Five-Game Losing Streaks = Firings
- The last five-game losing streak came in 2017. They fired John Fox after the season and hired Matt Nagy. Even in 2016 during Fox's second season the Bears didn't lose five straight and they finished 3-13 then without a firing.
- The previous Bears five-game losing streak ended the 2014 season amid all form of dissension and ridicule. That was the year of Brandon Marshall blasting Robbie Gould and Jay Cutler. It was the year offensive coordinator Aaron Kromer put Cutler under the bus and then cried during his apology to the team. It was the year Marc Trestman seemed oblivious to it all as he was too busy studyinig his voluminous playbook and thinking of odd, long-winded explanations for media questions. That was the year Trestman and GM Phil Emery were both fired.
- In 2011 Lovie Smith's team lost five straight in the stretch to finish out of the playoffs. It started with Cutler's thumb injury while trying to make a tackle on an interception in a game they won over San Diego, just when Cutler was reaching a height of his effectiveness and the Bears were 7-3. Caleb Hanie had no answers as the backup and they lost several winnable games. Smith was not fired. Instead, Angelo was fired. That brought GM Phil Emery to Halas Hall and the next year he fired Smith after a 10-6 season when they did not lose five straight, but had started out 7-1.
- In 1998 the Bears lost six straight and finished 4-12. Michael McCaskey had to fire Dave Wannstedt, his hand-picked successor to Ditka. He couldn't even hire Dave McGinnis as Wannstedt's successor without botching it up.

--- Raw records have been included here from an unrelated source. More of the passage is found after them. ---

Source: an optimization exercise on an open RTL-to-GDS flow (aim: small area and a short achievable clock period). Production flows keep margins and buffers that such runs may drop. Function was checked by simulation only, so behaviour that the tests miss may differ from the original. Power and IR drop assume default switching activity.

--- design/flow/run.sh ---
#!/bin/bash
# synth_recipe.tcl (not shown) runs the flow's synth.tcl, then flattens the netlist and writes it again
# the make line also repeats each setting of config.mk as NAME=value (left out here)
make -C /OpenROAD-flow-scripts/flow DESIGN_CONFIG=/design/flow/config.mk WORK_HOME=/design/flow/orfs CLKGATE_MAP_FILE= SYNTH_SCRIPT=/design/flow/synth_recipe.tcl finish
--- design/flow/config.mk ---
export PLATFORM = sky130hd
export DESIGN_NAME = bt656_rx_top
export DESIGN_NICKNAME = bt656_rx_top
export VERILOG_FILES = /design/flow/design.v
export SDC_FILE = /design/flow/constraint.sdc
export NUM_CORES = 4
export LEC_CHECK = 0
export CAP_MARGIN = 20
export CORE_MARGIN = 2
export CORE_UTILIZATION = 40
export SLEW_MARGIN = 20
--- design/flow/constraint.sdc ---
create_clock -name core_clock -period 5.5 [get_ports {clk}]
set_input_delay 1.1000 -clock core_clock [delete_from_list [all_inputs] [get_ports {clk}]]
set_output_delay 1.1000 -clock core_clock [all_outputs]
set_load 0.01 [all_outputs]
This is an optimization exercise on Yosys and OpenROAD, whose aim is small area, a short achievable clock period and few clock cycles, not a production implementation.
At most, simulation tests tie the RTL to the original design; equivalence was not proved.
Power and IR drop assume default switching activity.

== middle ==
==> flow/design.v <==
`timescale 1ns/1ns
`default_nettype none
module board_store (
    input  logic             sysclk,
    input  logic             clear,      
    input  logic             wr_go,      
    input  logic [4:0]       wr_row,     
    input  logic [3:0]       wr_col,
    input  logic [2:0]       wr_dat,
    output logic [3:0][29:0] tap,        
    output logic [3:0][29:0] nxt         
);
    logic [29:0] ring [4][5];
    always_comb begin
        for (int j = 0; j < 4; j++) begin
            for (int c = 0; c < 10; c++) begin
                if (clear) begin
                    tap[j][c*3 +: 3] = 3'd0;
                end else if (wr_go && wr_row[1:0] == 2'(j) && wr_col == 4'(c)) begin
                    tap[j][c*3 +: 3] = wr_dat;
                end else begin
                    tap[j][c*3 +: 3] = ring[j][4][c*3 +: 3];
                end
            end
        end
    end
    always_comb begin
        for (int j = 0; j < 4; j++) nxt[j] = ring[j][3];
    end
    always_ff @(posedge sysclk) begin
        for (int j = 0; j < 4; j++) begin
            ring[j][0] <= tap[j];
            for (int i = 1; i < 5; i++) ring[j][i] <= ring[j][i-1];
        end
    end
endmodule
`default_nettype wire
`timescale 1ns/1ns
`default_nettype none
module block_render_top (
    input  logic        sysclk,
    input  logic        reset,
    input  logic        wb_cyc,
    input  logic        wb_stb,
    input  logic        wb_we,
    input  logic [7:0]  wb_adr,
    input  logic [7:0]  wb_dat_w,
    input  logic        scan_start,
    input  logic        vtx_ready,
    output logic [7:0]  wb_dat_r,
    output logic        wb_ack,
    output logic        scan_busy,
    output logic        scan_done,
    output logic        vtx_valid,
    output logic [10:0] vtx_x,
    output logic [10:0] vtx_y,
    output logic [5:0]  vtx_z,
    output logic [2:0]  vtx_color,
    output logic [3:0]  vtx_faces,
    output logic        vtx_last
);
    logic [2:0]       ph;         
    logic [2:0]       phn;        
    logic             clearing;   
    logic             clearing_d;
    logic             wr_go;      
    logic             wr_go_d;
    logic [4:0]       wrow;       
    logic [4:0]       wrow_d;
    logic [3:0]       wcol;
    logic [2:0]       wdat;
    logic             wpend;
    logic             wpend_d;
    logic             wload;      
    logic [3:0][29:0] tap;
    logic [4:0]       a_row;
    logic [3:0]       a_col;
    logic             a_ok;
    assign phn        = (ph == 3'd4) ? 3'd0 : ph + 3'd1;
    assign clearing_d = reset || (clearing && ph != 3'd4);
    assign wpend_d    = !reset && ((wload && a_ok) || (wpend && !wr_go));
    assign wrow_d     = wload ? a_row : wrow;
    assign wr_go_d    = wpend_d && !clearing_d && (phn == wrow_d[4:2]);
    always_ff @(posedge sysclk) begin
        ph       <= reset ? 3'd0 : phn;
        clearing <= clearing_d;
        wpend    <= wpend_d;
        wr_go    <= wr_go_d;
    end
    board_store u_board_store (
        .sysclk (sysclk),
        .clear  (clearing),
        .wr_go  (wr_go),
        .wr_row (wrow),
        .wr_col (wcol),
        .wr_dat (wdat),
        .tap    (tap),
        .nxt    (nxt)
    );
    logic [3:0][9:0]  tocc;       
    logic [3:0][29:0] nxt;        
    logic [3:0]       tany;       
    always_comb begin
        for (int j = 0; j < 4; j++) begin
            for (int c = 0; c < 10; c++) tocc[j][c] = |tap[j][c*3 +: 3];
        end
    end
    always_ff @(posedge sysclk) begin
        for (int j = 0; j < 4; j++) tany[j] <= (|nxt[j]) || wpend || wload;
    end
    logic [7:0] areg;        
    logic       rdp;         
    logic       rd2;         
    logic       rdv;         
    logic       new_req;
    logic       wfree;
    logic       rd_go;
    assign wfree   = !wpend || wr_go || wr_go_d;
    assign new_req = wb_cyc && wb_stb && !wb_ack && !rdp && !rdv && !rd2 && !clearing;
    always_comb begin
        logic [4:0] rh;
        logic [3:0] d;
        logic [4:0] s;
        case (areg[7:4])
            4'd0:    begin rh = 5'd0;  d = 4'd0; end
            4'd1:    begin rh = 5'd1;  d = 4'd6; end
            4'd2:    begin rh = 5'd3;  d = 4'd2; end
            4'd3:    begin rh = 5'd4;  d = 4'd8; end
            4'd4:    begin rh = 5'd6;  d = 4'd4; end
            4'd5:    begin rh = 5'd8;  d = 4'd0; end
            4'd6:    begin rh = 5'd9;  d = 4'd6; end
            4'd7:    begin rh = 5'd11; d = 4'd2; end
            4'd8:    begin rh = 5'd12; d = 4'd8; end
            4'd9:    begin rh = 5'd14; d = 4'd4; end
            4'd10:   begin rh = 5'd16; d = 4'd0; end
            4'd11:   begin rh = 5'd17; d = 4'd6; end
            4'd12:   begin rh = 5'd19; d = 4'd2; end
            default: begin rh = 5'd19; d = 4'd0; end
        endcase
        s = 5'(areg[3:0]) + 5'(d);
        if (s >= 5'd20) begin
            a_row = rh + 5'd2;
            a_col = 4'(s - 5'd20);
        end else if (s >= 5'd10) begin
            a_row = rh + 5'd1;
            a_col = 4'(s - 5'd10);
        end else begin
            a_row = rh;
            a_col = 4'(s);
        end
        a_ok = (areg < 8'd200);
    end
    assign rd_go = (rdp && !a_ok) || (rdv && ph == wrow[4:2]);
    always_ff @(posedge sysclk) begin
        areg  <= wb_adr;
        if (reset) begin
            wb_ack <= 1'b0;
            wload  <= 1'b0;
            rdp    <= 1'b0;
            rdv    <= 1'b0;
            rd2    <= 1'b0;
        end else begin
            wb_ack <= (new_req && wb_we && wfree) || rd2;
            wload  <= new_req && wb_we && wfree;
            rdp    <= new_req && !wb_we && wfree;
            if (rdp && a_ok) rdv <= 1'b1;
            else if (rd_go)  rdv <= 1'b0;
            rd2    <= rd_go;
        end
    end
    always_ff @(posedge sysclk) begin
        if (wload || rdp) begin
            wrow <= a_row;
            wcol <= a_col;
        end
        if (wload) wdat <= wb_dat_w[2:0];
    end
    localparam logic [1:0] S_SEEK = 2'd0, S_NOCC = 2'd1, S_PICK = 2'd2;
    logic [1:0]  st;
    logic [4:0]  srow;       
    logic [29:0] cur;        
    logic [9:0]  cocc;
    logic [9:0]  pocc;       
    logic [9:0]  nocc;       
    logic [9:0]  rem;        
    logic [9:0]  pick;
    logic        have;
    logic        at_band;
    logic [3:0]  cand;
    logic [3:0]  jsel;       
    logic        found;
    logic        do_pick;
    logic        emit_free;
    logic        take;
    logic [29:0] tsel;
    logic [9:0]  tsel_occ;
    always_comb begin
        for (int c = 0; c < 10; c++) tsel_occ[c] = |tsel[c*3 +: 3];
    end
    logic [9:0]  tsel_below;
    always_comb begin
        for (int c = 0; c < 10; c++) cocc[c] = |cur[c*3 +: 3];
    end
    assign have    = |rem;
    assign at_band = (ph == srow[4:2]);
    always_comb begin
        logic seen;
        for (int j = 0; j < 4; j++) cand[j] = tany[j] && (2'(j) >= srow[1:0]);
        seen = 1'b0;
        for (int j = 0; j < 4; j++) begin
            jsel[j] = cand[j] && !seen;
            seen    = seen || cand[j];
        end
        found = seen;
        if (!scan_busy) begin
            for (int j = 0; j < 4; j++) jsel[j] = (wrow[1:0] == 2'(j));
        end
        tsel       = '0;
        tsel_below = '0;
        for (int j = 0; j < 4; j++) begin
            tsel     = tsel | (tap[j] & {30{jsel[j]}});
            if (j < 3) tsel_below = tsel_below | (tocc[(j < 3) ? j + 1 : 0] & {10{jsel[j]}});
        end
    end
    always_comb begin
        logic seen;
        seen = 1'b0;
        for (int c = 0; c < 10; c++) begin
            pick[c] = rem[c] && !seen;
            seen    = seen || rem[c];
        end
    end
    always_ff @(posedge sysclk) begin
        if (reset) begin
            scan_busy <= 1'b0;
            scan_done <= 1'b0;
            st        <= S_SEEK;
        end else begin
            scan_done <= 1'b0;
            if (!scan_busy) begin
                if (scan_start) begin
                    scan_busy <= 1'b1;
                    st        <= S_SEEK;
                end
            end else begin
                case (st)
                    S_SEEK: begin
                        if (at_band) begin
                            if (found) begin
                                st <= (jsel[3] && srow[4:2] != 3'd4) ? S_NOCC : S_PICK;
                            end else if (srow[4:2] == 3'd4) begin
                                scan_busy <= 1'b0;
                                scan_done <= 1'b1;
                            end
                        end
                    end
                    S_NOCC: st <= S_PICK;
                    default: begin
                        if (!have) begin
                            if (srow == 5'd19) begin
                                scan_busy <= 1'b0;
                                scan_done <= 1'b1;
                            end
                            st <= S_SEEK;
                        end
                    end
                endcase
            end
        end
    end
    always_ff @(posedge sysclk) begin
        if (!scan_busy) begin
            if (scan_start) begin
                srow <= 5'd0;
                pocc <= '0;
            end
            if (rd_go) begin
                cur <= tsel;
                rem <= rdv ? 10'(1 << wcol) : 10'd0;
            end
        end else begin
            case (st)
                S_SEEK: begin
                    if (at_band) begin
                        if (found) begin
                            srow <= {srow[4:2], jsel[3] ? 2'd3 : jsel[2] ? 2'd2 : jsel[1] ? 2'd1 : 2'd0};
                            cur  <= tsel;
                            rem  <= tsel_occ;
                            nocc <= tsel_below;
                            if (!jsel[srow[1:0]]) pocc <= '0;
                        end else begin
                            srow <= {srow[4:2] + 3'd1, 2'd0};
                            pocc <= '0;
                        end
                    end
                end
                S_NOCC: nocc <= tocc[0];
                default: begin
                    if (!have) begin
                        srow <= srow + 5'd1;
                        pocc <= cocc;
                    end else if (do_pick) begin
                        rem <= rem & ~pick;
                    end
                end
            endcase
        end
    end
    logic [2:0] p_color;
    logic [3:0] p_faces;
    logic [5:0] p_x;
    logic [6:0] p_y;
    always_comb begin
        p_color = '0;
        p_faces = '0;
        p_x     = '0;
        for (int c = 0; c < 10; c++) begin
            logic [3:0] f;
            f[3] = !pocc[c];
            f[2] = !nocc[c];
            f[1] = (c == 0) ? 1'b1 : !cocc[(c == 0) ? 0 : c - 1];
            f[0] = (c == 9) ? 1'b1 : !cocc[(c == 9) ? 9 : c + 1];
            p_color = p_color | (cur[c*3 +: 3] & {3{pick[c]}});
            p_faces = p_faces | (f & {4{pick[c]}});
            p_x     = p_x | (6'(25 + 3 * c) & {6{pick[c]}});
        end
        p_y = 7'(12 + 3 * srow);
    end
    logic [5:0] ox;
    logic [6:0] oy;
    logic [2:0] ok;
    logic [2:0] ocolor;
    logic [3:0] ofaces;
    logic       olast;
    logic       ovalid;
    assign take      = ovalid && vtx_ready;
    assign emit_free = !ovalid || (olast && vtx_ready);
    assign do_pick   = scan_busy && (st == S_PICK) && have && emit_free;
    always_ff @(posedge sysclk) begin
        if (reset) begin
            ovalid <= 1'b0;
        end else if (do_pick) begin
            ovalid <= 1'b1;
        end else if (take && olast) begin
            ovalid <= 1'b0;
        end
    end
    always_ff @(posedge sysclk) begin
        if (do_pick) begin
            ox     <= p_x;
            oy     <= p_y;
            ok     <= 3'd0;
            olast  <= 1'b0;
            ocolor <= p_color;
            ofaces <= p_faces;
        end else if (rd2) begin
            ocolor <= p_color;
        end else if (take) begin
            ok    <= ok + 3'd1;
            olast <= (ok == 3'd6);
            ox    <= ok[0] ? ox - 6'd3 : ox + 6'd3;
            if (ok[0]) oy <= ok[1] ? oy - 7'd3 : oy + 7'd3;
        end
    end
    assign wb_dat_r  = {5'd0, ocolor};
    assign vtx_valid = ovalid;
    assign vtx_x     = {2'b00, ox, 3'b000};
    assign vtx_y     = {1'b0, oy, 3'b100};
    assign vtx_z     = {1'b0, ok[2], ok[2], 3'b000};
    assign vtx_color = ocolor;
    assign vtx_faces = ofaces;
    assign vtx_last  = olast;
endmodule
`default_nettype wire
Settings: LEC_CHECK=0, CAP_MARGIN=20, CORE_MARGIN=2, CORE_UTILIZATION=65, CTS_CLUSTER_DIAMETER=120, CTS_CLUSTER_SIZE=25, SETUP_SLACK_MARGIN=5, SLEW_MARGIN=20; clock period 8.0 ns.
run.sh (not shown) runs the stock make flow with config.mk's settings and CLKGATE_MAP_FILE= SYNTH_SCRIPT=/design/flow/synth_recipe.tcl, a recipe that flattens the netlist after the stock synthesis.
Changes in north relative to middle:
--- a/flow/design.v
+++ b/flow/design.v
@@ -9,29 +9,31 @@
     input  logic [2:0]       wr_dat,
     output logic [3:0][29:0] tap,        
     output logic [3:0][29:0] nxt         
 );
     logic [29:0] ring [4][5];
+    logic [3:0][29:0] ins;
+    logic [3:0][9:0] wsel;
+    logic [2:0]      wd;
     always_comb begin
+        wd = clear ? 3'd0 : wr_dat;
         for (int j = 0; j < 4; j++) begin
             for (int c = 0; c < 10; c++) begin
-                if (clear) begin
-                    tap[j][c*3 +: 3] = 3'd0;
-                end else if (wr_go && wr_row[1:0] == 2'(j) && wr_col == 4'(c)) begin
-                    tap[j][c*3 +: 3] = wr_dat;
-                end else begin
-                    tap[j][c*3 +: 3] = ring[j][4][c*3 +: 3];
-                end
+                wsel[j][c] = clear || (wr_go && wr_row[1:0] == 2'(j) && wr_col == 4'(c));
+                ins[j][c*3 +: 3] = wsel[j][c] ? wd : ring[j][4][c*3 +: 3];
             end
         end
     end
     always_comb begin
-        for (int j = 0; j < 4; j++) nxt[j] = ring[j][3];
+        for (int j = 0; j < 4; j++) begin
+            tap[j] = ring[j][4];
+            nxt[j] = ring[j][3];
+        end
     end
     always_ff @(posedge sysclk) begin
         for (int j = 0; j < 4; j++) begin
-            ring[j][0] <= tap[j];
+            ring[j][0] <= ins[j];
             for (int i = 1; i < 5; i++) ring[j][i] <= ring[j][i-1];
         end
     end
 endmodule
 `default_nettype wire
@@ -104,20 +106,20 @@
         for (int j = 0; j < 4; j++) begin
             for (int c = 0; c < 10; c++) tocc[j][c] = |tap[j][c*3 +: 3];
         end
     end
     always_ff @(posedge sysclk) begin
-        for (int j = 0; j < 4; j++) tany[j] <= (|nxt[j]) || wpend || wload;
+        for (int j = 0; j < 4; j++) tany[j] <= |nxt[j];
     end
     logic [7:0] areg;        
     logic       rdp;         
     logic       rd2;         
     logic       rdv;         
     logic       new_req;
     logic       wfree;
     logic       rd_go;
-    assign wfree   = !wpend || wr_go || wr_go_d;
+    assign wfree   = !wpend || wr_go || (phn == wrow[4:2]);
     assign new_req = wb_cyc && wb_stb && !wb_ack && !rdp && !rdv && !rd2 && !clearing;
     always_comb begin
         logic [4:0] rh;
         logic [3:0] d;
         logic [4:0] s;
@@ -200,11 +202,11 @@
     logic [9:0]  tsel_below;
     always_comb begin
         for (int c = 0; c < 10; c++) cocc[c] = |cur[c*3 +: 3];
     end
     assign have    = |rem;
-    assign at_band = (ph == srow[4:2]);
+    assign at_band = (ph == srow[4:2]) && !wpend && !clearing;
     always_comb begin
         logic seen;
         for (int j = 0; j < 4; j++) cand[j] = tany[j] && (2'(j) >= srow[1:0]);
         seen = 1'b0;
         for (int j = 0; j < 4; j++) begin
## What came out
Side by side, final standard cell utilization of the core turned out lower in north than in middle.
The higher layout inverter count without the clock tree came out of north.
Delta (north minus middle): post-synthesis share of cell area spent on and, or, nand and nor gates has decreased; wire length of the first global-routing pass has decreased.
Per the comparison of north with middle, period utilization lower, multi-input gate share of total cell area higher.
| half-perimeter wire length of the detailed placement result | north vs middle | worse |
Summary: via count, north better than middle
Testbench counts of north, summed over its fixed seeds: cycles 142,189.
No functional check of the RTL was part of middle.


block_render_top, a different RTL version from the one above (not shown whole).
==> flow/config.mk <==
export PLATFORM = sky130hd
export DESIGN_NAME = block_render_top
export DESIGN_NICKNAME = block_render_top
export VERILOG_FILES = /design/flow/design.v
export SDC_FILE = /design/flow/constraint.sdc
export NUM_CORES = 4
export LEC_CHECK = 0
export CAP_MARGIN = 20
export CORE_MARGIN = 2
export CORE_UTILIZATION = 65
export CTS_CLUSTER_DIAMETER = 120
export CTS_CLUSTER_SIZE = 25
export SETUP_SLACK_MARGIN = 5
export SLEW_MARGIN = 20
==> flow/constraint.sdc <==
create_clock -name core_clock -period 8.0 [get_ports {sysclk}]
set_input_delay 1.6000 -clock core_clock [delete_from_list [all_inputs] [get_ports {sysclk}]]
set_output_delay 1.6000 -clock core_clock [all_outputs]
set_load 0.01 [all_outputs]
The first run produced a clean layout.
Testbench counts at the start, summed over its fixed seeds: cycles 142,189.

- In 1992 the Bears lost six straight and McCaskey did what he wanted to do ever since 1986. This too shall pass, Ditka said as he left the old Halas Hall. Ditka was right, depending on your viewpoint. The coaching changes but the ownership foul-ups have not passed.
Exceptions
There have been a few five-game losing streaks when no one was fired but those situations occurred due to obvious extenuating circumstances. Either the owner's ego got in the way or too much success in the recent past logically prevented a firing.
- Dick Jauron's team went through hell in 2002 with eight straight losses. They had key injuries to run plug Ted Washington, linebacker Warrick Holdman their quarterbacks, running back Anthony Thomas and rookie first-round tackle Marc Colombo. They also lost standout guard Rex Tucker just before the season started. They lost eight straight and finished 4-12. Oh, and they had to play all their home games in Champaign, which might have been the worst hardship of all. Considering they were coming off a 13-3 season, their best regular season in 15 years, there was no way Jauron was getting fired by Angelo even if the new GM wanted another coach. So Jauron got one more year, but a 7-9 record, including four wins in the final six game, couldn't save his job. It was a firing predetermined, a hit job, much the way Emery got rid of Smith in 2012. The GM wants his own guy and gets him.

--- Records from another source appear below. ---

Source: an optimization exercise on an open RTL-to-GDS flow (aim: small area and a short achievable clock period). Production flows keep margins and buffers that such runs may drop. The RTL was checked by simulation tests, not by an equivalence proof against the original design.

== before ==
==> flow/design.v <==
package tdc_pkg;
   localparam int N_CH   = 8;
   localparam int INT_W  = 11;
   localparam int FRAC_W = 11;
   localparam int SCALE  = 50;
   localparam int ACC_W  = 16;
   localparam int EV_W   = 20;
   localparam int ACC_SW = 36;
   localparam int OUT_W  = 37;
endpackage
module tdc_add_tree (
   input  logic        clk,
   input  logic [87:0] int_data,
   input  logic [87:0] frac_data,
   input  logic [7:0]  ch_mask,
   input  logic        v3,
   output logic [19:0] ev_o
);
   logic [7:0][10:0] mi, mf;
   for (genvar i = 0; i < 8; i++) begin : g_mask
      assign mi[i] = ~(int_data[11*i +: 11]  & {11{ch_mask[i]}});
      assign mf[i] = ~(frac_data[11*i +: 11] & {11{ch_mask[i]}});
   end
   logic [3:0][13:0] r0i_d, r0f_d, r0i_q, r0f_q;
   csa8to4 u_c0i (.m(mi), .r(r0i_d));
   csa8to4 u_c0f (.m(mf), .r(r0f_d));
   logic [13:0] s1i, c1i, s1f, c1f;
   logic [13:0] s1i_q, c1i_q, s1f_q, c1f_q;
   csa4to2 u_c1i (.r(r0i_q), .s(s1i), .c(c1i));
   csa4to2 u_c1f (.r(r0f_q), .s(s1f), .c(c1f));
   logic [13:0] si_q, sf_q;
   logic [19:0] a3, b3, c3, d3, t3s, t3c, e3s, e3c, e3s_q, e3c_q;
   assign a3  = {1'b0, si_q, 5'd0};
   assign b3  = {2'b0, si_q, 4'd0};
   assign c3  = {5'b0, si_q, 1'b0};
   assign d3  = {6'b0, sf_q};
   assign t3s = a3 ^ b3 ^ c3;
   assign t3c = {((a3[18:0] & b3[18:0]) | (a3[18:0] & c3[18:0]) | (b3[18:0] & c3[18:0])), 1'b0};
   assign e3s = t3s ^ t3c ^ d3;
   assign e3c = {((t3s[18:0] & t3c[18:0]) | (t3s[18:0] & d3[18:0]) | (t3c[18:0] & d3[18:0])), 1'b0};
   logic [19:0] e4_q;
   always_ff @(posedge clk) begin
      r0i_q <= r0i_d;
      r0f_q <= r0f_d;
      s1i_q <= s1i;
      c1i_q <= c1i;
      s1f_q <= s1f;
      c1f_q <= c1f;
      si_q  <= ~(s1i_q + c1i_q + 14'd1);
      sf_q  <= ~(s1f_q + c1f_q + 14'd1);
      e3s_q <= e3s;
      e3c_q <= e3c;
   end
   always_ff @(posedge clk) begin
      e4_q <= v3 ? (e3s_q + e3c_q) : 20'd0;
   end
   assign ev_o = e4_q;
endmodule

- In 1997 they lost seven straight to start the season and no one was fired, but they had just deposed Rod Graves and hired Mark Hatley to run football operations. So they couldn't blame it on personnel. And McCaskey wouldn't fire Wannstedt because this was his own self-appointed successor to Ditka after he had acted and fired Ditka. McCaskey's ego got in the way, and so did his wallet as Wannstedt still had two years left on his deal.
- Ditka in 1989 ended the year with six straight losses. Even McCaskey had more sense than to fire their popular coach immediately after he wo five straight division titles and the only Lombardi Trophy the franchise has ever won.
2020
Was winning one division title enough for Pace and/or Nagy to survive a five-game losing streak and two straight non-playoff years?
The McCaskey family would be eating a couple years of contract cash, too, but they've done it grudgingly in the past.
History shows the Nagy/Pace regime hit the threshhold for someone's firing, unless a COVID-19 hardship can be invoked or some other miraculous fate occurs like a 4-1 or 5-0 finish to make the playoffs.
If that happens, it shreds this entire model and it's likely everyone in Chicago would forget about it—at least until the next five-game losing streak.